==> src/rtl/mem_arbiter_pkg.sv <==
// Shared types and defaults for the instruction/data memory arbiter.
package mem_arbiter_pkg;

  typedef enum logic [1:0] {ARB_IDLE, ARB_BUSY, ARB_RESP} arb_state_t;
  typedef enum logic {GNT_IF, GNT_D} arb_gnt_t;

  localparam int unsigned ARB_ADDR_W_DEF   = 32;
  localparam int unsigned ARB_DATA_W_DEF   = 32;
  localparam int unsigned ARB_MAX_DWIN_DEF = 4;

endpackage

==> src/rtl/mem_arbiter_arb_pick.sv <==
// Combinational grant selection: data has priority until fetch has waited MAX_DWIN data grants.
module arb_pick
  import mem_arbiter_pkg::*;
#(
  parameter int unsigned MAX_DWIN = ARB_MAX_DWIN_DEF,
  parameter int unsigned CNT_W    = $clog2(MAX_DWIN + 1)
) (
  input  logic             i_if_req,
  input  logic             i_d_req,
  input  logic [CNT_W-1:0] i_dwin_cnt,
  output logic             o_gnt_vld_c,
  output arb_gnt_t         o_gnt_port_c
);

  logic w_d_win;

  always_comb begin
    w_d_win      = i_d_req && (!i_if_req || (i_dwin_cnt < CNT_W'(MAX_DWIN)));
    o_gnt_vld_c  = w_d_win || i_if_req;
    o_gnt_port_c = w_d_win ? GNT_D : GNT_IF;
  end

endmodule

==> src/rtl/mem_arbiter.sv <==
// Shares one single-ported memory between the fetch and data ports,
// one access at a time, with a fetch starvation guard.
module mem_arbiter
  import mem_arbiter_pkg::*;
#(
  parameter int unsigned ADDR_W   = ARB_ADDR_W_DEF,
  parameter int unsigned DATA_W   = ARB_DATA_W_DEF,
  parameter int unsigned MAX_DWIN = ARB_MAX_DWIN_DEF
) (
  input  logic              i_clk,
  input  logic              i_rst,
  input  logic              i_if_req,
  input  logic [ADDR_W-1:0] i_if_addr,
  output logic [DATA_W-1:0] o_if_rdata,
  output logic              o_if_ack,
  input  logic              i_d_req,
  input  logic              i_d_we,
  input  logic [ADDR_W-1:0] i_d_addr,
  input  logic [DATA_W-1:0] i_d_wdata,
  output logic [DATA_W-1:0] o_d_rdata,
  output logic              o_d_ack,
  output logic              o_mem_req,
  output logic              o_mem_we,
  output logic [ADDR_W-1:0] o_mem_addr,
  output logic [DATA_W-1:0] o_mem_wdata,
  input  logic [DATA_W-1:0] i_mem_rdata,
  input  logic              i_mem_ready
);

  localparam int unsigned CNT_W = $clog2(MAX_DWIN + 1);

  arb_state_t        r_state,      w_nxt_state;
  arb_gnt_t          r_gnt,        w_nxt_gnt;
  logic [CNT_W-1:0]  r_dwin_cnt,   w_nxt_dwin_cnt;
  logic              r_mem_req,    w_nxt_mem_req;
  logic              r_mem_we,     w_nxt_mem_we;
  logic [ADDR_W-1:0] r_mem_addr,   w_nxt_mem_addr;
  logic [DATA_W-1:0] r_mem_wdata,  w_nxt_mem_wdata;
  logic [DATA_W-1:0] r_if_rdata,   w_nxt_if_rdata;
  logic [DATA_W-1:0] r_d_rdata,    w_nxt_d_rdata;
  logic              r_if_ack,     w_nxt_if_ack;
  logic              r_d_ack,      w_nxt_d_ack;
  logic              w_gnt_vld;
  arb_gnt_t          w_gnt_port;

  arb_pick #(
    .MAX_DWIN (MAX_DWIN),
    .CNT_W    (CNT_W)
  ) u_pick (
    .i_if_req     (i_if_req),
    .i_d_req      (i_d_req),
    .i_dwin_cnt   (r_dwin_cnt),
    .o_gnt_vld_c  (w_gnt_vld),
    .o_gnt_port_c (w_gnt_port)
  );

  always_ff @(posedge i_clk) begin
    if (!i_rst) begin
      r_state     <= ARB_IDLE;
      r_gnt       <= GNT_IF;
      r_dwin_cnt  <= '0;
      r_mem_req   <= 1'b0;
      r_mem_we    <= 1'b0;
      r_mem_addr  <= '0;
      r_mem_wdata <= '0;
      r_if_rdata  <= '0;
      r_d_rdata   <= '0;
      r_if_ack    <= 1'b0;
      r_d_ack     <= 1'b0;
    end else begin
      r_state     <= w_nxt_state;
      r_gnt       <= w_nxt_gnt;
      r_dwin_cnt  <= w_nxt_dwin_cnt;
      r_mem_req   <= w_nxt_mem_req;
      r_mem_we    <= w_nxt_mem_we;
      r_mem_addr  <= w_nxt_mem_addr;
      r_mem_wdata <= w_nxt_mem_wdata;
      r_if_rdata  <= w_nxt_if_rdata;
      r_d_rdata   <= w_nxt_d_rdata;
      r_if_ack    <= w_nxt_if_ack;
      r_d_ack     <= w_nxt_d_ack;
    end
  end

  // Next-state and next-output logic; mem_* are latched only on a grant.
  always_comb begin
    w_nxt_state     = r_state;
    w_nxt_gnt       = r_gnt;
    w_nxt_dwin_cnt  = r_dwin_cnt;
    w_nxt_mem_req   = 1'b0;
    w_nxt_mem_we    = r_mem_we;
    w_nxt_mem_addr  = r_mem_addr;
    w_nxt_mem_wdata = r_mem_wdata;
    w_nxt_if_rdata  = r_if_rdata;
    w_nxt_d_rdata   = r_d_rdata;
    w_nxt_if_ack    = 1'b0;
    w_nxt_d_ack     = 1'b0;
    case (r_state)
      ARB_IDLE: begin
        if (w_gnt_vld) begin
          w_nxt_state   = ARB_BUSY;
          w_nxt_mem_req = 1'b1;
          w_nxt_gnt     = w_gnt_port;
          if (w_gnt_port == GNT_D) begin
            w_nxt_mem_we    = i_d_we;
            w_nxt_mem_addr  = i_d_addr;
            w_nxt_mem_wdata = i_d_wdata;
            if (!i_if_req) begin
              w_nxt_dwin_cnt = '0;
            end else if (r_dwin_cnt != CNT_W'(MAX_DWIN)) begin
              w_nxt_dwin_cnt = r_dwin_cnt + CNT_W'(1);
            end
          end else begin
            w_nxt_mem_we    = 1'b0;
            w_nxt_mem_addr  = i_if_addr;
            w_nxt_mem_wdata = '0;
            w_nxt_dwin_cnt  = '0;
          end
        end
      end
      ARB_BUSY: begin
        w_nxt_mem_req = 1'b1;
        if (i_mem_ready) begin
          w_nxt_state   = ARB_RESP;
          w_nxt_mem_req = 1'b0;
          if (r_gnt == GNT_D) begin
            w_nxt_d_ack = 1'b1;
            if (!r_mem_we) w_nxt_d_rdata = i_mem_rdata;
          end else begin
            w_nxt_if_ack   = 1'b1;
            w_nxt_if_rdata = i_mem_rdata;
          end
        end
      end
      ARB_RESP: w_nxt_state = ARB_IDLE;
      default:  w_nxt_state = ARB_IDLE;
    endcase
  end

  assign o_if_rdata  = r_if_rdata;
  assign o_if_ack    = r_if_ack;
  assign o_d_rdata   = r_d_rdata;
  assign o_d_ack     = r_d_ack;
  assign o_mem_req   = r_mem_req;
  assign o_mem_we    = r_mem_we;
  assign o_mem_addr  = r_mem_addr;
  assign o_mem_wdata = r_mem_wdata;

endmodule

· · ·

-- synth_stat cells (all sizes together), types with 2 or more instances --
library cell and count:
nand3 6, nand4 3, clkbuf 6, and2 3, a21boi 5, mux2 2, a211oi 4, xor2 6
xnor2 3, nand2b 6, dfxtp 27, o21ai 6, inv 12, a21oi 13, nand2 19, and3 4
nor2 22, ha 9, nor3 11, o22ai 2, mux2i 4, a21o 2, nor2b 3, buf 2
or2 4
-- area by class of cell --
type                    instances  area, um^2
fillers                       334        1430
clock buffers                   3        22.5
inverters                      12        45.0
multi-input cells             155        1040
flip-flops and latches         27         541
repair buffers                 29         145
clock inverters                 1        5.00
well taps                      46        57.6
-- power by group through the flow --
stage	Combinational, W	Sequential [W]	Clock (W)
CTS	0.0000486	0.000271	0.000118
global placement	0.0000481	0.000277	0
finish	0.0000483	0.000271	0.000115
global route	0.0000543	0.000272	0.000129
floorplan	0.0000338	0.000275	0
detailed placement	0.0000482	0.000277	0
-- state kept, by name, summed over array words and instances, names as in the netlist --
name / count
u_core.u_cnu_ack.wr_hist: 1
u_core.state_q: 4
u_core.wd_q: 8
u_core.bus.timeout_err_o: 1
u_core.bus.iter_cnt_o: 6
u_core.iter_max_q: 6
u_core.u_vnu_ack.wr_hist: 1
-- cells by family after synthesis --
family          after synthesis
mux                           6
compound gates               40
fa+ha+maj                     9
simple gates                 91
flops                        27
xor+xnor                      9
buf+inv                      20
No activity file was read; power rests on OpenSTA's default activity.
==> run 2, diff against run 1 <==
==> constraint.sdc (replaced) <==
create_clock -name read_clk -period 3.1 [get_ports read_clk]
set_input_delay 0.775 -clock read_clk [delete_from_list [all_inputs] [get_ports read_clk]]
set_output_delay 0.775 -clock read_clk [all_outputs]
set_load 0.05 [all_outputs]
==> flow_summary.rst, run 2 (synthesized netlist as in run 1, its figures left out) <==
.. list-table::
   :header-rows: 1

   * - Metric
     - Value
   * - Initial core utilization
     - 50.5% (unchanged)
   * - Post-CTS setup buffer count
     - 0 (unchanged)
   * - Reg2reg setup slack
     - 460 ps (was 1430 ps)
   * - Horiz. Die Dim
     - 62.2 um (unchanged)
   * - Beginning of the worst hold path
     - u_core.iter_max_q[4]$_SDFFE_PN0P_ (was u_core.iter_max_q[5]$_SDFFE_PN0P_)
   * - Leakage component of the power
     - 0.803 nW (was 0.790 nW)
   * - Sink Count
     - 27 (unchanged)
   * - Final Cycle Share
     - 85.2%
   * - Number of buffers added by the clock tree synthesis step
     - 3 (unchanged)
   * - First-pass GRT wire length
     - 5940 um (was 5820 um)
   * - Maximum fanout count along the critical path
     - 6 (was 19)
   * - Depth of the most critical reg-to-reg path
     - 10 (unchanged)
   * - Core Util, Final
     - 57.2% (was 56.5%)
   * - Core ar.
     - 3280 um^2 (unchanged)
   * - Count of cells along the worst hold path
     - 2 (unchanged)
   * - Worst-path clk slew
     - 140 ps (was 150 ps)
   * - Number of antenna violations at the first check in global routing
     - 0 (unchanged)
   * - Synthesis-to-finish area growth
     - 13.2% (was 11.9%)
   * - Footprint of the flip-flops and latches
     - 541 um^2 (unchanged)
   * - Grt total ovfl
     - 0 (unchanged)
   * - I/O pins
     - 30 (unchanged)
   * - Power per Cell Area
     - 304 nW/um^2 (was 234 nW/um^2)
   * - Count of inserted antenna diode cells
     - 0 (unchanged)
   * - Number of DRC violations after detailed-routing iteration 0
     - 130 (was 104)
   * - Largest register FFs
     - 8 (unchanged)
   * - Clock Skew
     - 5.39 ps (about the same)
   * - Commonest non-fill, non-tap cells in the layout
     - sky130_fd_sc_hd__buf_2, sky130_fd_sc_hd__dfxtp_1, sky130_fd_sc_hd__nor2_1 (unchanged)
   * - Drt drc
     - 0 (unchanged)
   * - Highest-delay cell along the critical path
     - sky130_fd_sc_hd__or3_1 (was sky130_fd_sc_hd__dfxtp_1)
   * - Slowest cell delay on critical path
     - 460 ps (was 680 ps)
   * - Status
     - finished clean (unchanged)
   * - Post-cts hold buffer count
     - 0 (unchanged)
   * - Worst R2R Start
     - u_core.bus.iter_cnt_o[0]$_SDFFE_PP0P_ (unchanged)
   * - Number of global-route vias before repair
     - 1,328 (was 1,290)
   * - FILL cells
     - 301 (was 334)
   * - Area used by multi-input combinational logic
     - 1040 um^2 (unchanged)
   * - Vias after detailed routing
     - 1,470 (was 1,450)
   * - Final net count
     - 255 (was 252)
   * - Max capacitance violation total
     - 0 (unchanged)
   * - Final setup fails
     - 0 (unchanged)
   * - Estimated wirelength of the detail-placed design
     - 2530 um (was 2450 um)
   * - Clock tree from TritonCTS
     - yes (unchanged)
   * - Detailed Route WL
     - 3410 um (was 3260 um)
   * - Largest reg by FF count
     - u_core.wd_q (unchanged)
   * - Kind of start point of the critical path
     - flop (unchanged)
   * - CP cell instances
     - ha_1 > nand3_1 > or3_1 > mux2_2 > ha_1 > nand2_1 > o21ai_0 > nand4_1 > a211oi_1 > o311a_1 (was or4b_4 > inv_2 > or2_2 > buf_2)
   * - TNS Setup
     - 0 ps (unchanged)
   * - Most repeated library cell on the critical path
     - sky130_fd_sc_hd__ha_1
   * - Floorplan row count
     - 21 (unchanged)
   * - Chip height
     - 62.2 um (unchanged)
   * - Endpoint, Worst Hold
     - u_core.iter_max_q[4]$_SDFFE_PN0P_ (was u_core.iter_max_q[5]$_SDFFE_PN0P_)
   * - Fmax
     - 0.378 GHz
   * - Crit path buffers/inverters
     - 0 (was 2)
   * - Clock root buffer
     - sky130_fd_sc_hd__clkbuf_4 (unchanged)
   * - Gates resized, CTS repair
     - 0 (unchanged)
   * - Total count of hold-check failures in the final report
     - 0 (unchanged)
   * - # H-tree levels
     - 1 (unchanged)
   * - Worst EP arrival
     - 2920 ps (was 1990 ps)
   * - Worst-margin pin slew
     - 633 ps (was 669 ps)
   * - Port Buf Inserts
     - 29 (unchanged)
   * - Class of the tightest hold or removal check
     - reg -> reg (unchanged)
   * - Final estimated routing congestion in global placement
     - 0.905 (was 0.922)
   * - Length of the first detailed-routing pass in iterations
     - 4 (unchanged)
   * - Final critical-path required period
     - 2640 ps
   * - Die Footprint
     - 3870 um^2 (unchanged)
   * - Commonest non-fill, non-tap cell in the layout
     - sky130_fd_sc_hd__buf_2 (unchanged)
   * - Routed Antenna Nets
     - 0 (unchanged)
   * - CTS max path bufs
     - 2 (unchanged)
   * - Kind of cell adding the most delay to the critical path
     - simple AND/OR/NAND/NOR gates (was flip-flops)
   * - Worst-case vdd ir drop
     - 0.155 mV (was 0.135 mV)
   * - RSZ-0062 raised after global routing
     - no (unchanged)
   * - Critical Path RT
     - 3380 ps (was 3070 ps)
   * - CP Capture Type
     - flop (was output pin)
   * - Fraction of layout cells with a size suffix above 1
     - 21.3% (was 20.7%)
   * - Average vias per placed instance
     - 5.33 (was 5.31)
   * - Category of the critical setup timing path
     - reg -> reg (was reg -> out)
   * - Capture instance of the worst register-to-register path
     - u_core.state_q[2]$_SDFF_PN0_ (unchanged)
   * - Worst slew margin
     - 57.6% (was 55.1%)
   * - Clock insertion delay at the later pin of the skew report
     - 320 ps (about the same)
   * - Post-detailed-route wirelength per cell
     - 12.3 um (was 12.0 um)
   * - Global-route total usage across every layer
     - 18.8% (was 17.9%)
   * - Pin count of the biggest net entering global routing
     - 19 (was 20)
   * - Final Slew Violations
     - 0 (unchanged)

· · ·

Description of the task » Only the lines above from the one with "-- cells by" up to and including the one with "- 460 ps (was 1430 ps)" should be repeated, exactly as written.

Worked solution »
-- cells by family after synthesis --
family          after synthesis
mux                           6
compound gates               40
fa+ha+maj                     9
simple gates                 91
flops                        27
xor+xnor                      9
buf+inv                      20
No activity file was read; power rests on OpenSTA's default activity.
==> run 2, diff against run 1 <==
==> constraint.sdc (replaced) <==
create_clock -name read_clk -period 3.1 [get_ports read_clk]
set_input_delay 0.775 -clock read_clk [delete_from_list [all_inputs] [get_ports read_clk]]
set_output_delay 0.775 -clock read_clk [all_outputs]
set_load 0.05 [all_outputs]
==> flow_summary.rst, run 2 (synthesized netlist as in run 1, its figures left out) <==
.. list-table::
   :header-rows: 1

   * - Metric
     - Value
   * - Initial core utilization
     - 50.5% (unchanged)
   * - Post-CTS setup buffer count
     - 0 (unchanged)
   * - Reg2reg setup slack
     - 460 ps (was 1430 ps)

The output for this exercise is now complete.